How Response Times Are Calculated

Response Time Report

Response Time calculations are based on the time difference between the agent response and the previous customer message during a certain time frame. Within the same conversation, each reply (back to the customer) is calculated and factored into the average. The calculation also only takes place if the previous message is from the customer and in an "Unresolved" or "Open" state. If either the previous message is from a staff or if the conversation is "Resolved" or "Closed", Re:amaze will stop calculating response times.

Another thing to keep in mind is that if there are two consecutive customer messages, the staff's response (and response time) is calculated based on the first customer message among the two and not on the second message. If you need to wait a long time since the last customer reply to follow up, you can pause response time calculations by setting a reminder on the conversation.

The intended use for the Response Time Report is as a team-wide metric for "customer waiting time." This roughly estimates how long a customer waits for a response, without regard for whether your staff and team were actively working on a conversation internally.

Staff Reports' Response Time Calculations

Staff Response Time calculations are based on the algorithm above but also take into account office hours.
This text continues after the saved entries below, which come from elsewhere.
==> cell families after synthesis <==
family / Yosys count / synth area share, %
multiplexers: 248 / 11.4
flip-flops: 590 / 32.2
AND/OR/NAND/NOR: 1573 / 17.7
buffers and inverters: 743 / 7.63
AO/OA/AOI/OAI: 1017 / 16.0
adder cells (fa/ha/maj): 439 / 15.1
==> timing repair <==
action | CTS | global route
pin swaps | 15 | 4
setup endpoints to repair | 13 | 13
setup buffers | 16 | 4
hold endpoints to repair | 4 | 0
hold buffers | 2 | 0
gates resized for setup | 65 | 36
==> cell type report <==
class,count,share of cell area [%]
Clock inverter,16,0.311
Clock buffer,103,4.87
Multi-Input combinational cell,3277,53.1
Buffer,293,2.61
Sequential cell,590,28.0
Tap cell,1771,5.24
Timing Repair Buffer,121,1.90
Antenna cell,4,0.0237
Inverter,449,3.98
===== config.mk =====
export PLATFORM = sky130hd
export DESIGN_NAME = bus_activity_detector
export DESIGN_NICKNAME = d
export VERILOG_FILES = /design/src/rtl/bd_pkg.sv /design/src/rtl/bd_sync.sv /design/src/rtl/bd_qual.sv /design/src/rtl/bd_rx_gate.sv /design/src/rtl/bus_activity_detector.sv
export SDC_FILE = /design/constraint.sdc
export NUM_CORES = 1
export LEC_CHECK = 0
export ABC_AREA = 1
export BUFFER_PORTS_ARGS = -buffer_cell sky130_fd_sc_hd__buf_4
export CORE_ASPECT_RATIO = 1.4
export CORE_UTILIZATION = 48
export DETAILED_ROUTE_END_ITERATION = 8
export HOLD_SLACK_MARGIN = 0.05
export PLACE_DENSITY = 0.68
export SYNTH_ARGS = -nofsm -noshare
export SYNTH_HDL_FRONTEND = slang
export SYNTH_HIERARCHICAL = 1
export SYNTH_SLANG_ARGS = --single-unit

===== constraint.sdc =====
create_clock -name clk -period 0.98 [get_ports clk]
set_input_delay 0.196 -clock clk [delete_from_list [all_inputs] [get_ports clk]]
set_output_delay 0.196 -clock clk [all_outputs]
set_load 0.03 [all_outputs]

===== src/rtl/bd_pkg.sv =====
// Package: shared constants and helpers for the bus activity detector.
// Assumes: all cycle counts given to cnt_width are at least 1.
package bd_pkg;

    // Bit positions inside the synchronised input vector.
    localparam int SIX_ABOVE = 0;
    localparam int SIX_HI    = 1;
    localparam int SIX_LO    = 2;
    localparam int SIX_TXEN  = 3;
    localparam int SIX_BR0   = 4;
    localparam int SIX_BR1   = 5;
    localparam int SYNC_W    = 6;

    // Reset value: comparators quiet, active-low pins released (high).
    localparam logic [SYNC_W-1:0] SYNC_RST = 6'b111000;

    // Counter width able to hold values 0 .. max(a,b)-1.
    function automatic int cnt_width(input int a, input int b);
        int m;
        m = (a > b) ? a : b;
        return (m < 2) ? 1 : $clog2(m);
    endfunction

endpackage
There are several other differences:

  • Response times in staff reports do not take into account responses to customer messages that fall outside of office hours.
  • If a customer writes in during office hours and a staff replies during office hours, the staff report response time is calculated.
  • If a customer writes in during office hours but a staff replies out of office hours, the staff report response time is also calculated.
  • Internal Notes also count toward Staff Response Time metrics.

The intended use for the Staff Response Times is as an individual metric for how quickly a staff user reacted to a conversation or incoming message within their Shift or Office Hours.

Let's take a look at a couple examples:

  1. A customer writes in at 5:00 AM but your Office Hours are set to 9:00 AM - 5:00 PM and a staff responds at 10:00 AM. The Response Time Report will calculate it as 5 hours. The Staff Report's Response Time will not be counted because the customer's message arrived outside of office hours.
  2. A customer writes in at 11:00 AM and your Office Hours are set to 9:00 AM - 5:00 PM and a staff responds at 2:00 PM. The Response Time Report will calculate it as 3 hours. The Staff Report's Response Time will calculate it as 3 hours as well.
Notes

The Average Response Time metric in the Response Time Report is different than the Average Response Time metric in the Staff Report. If you're referring to just the Average Response Time metric, this just takes a look at how long the customer waits for a response and averages it out. It does not matter who the response is from or who first handled the conversation.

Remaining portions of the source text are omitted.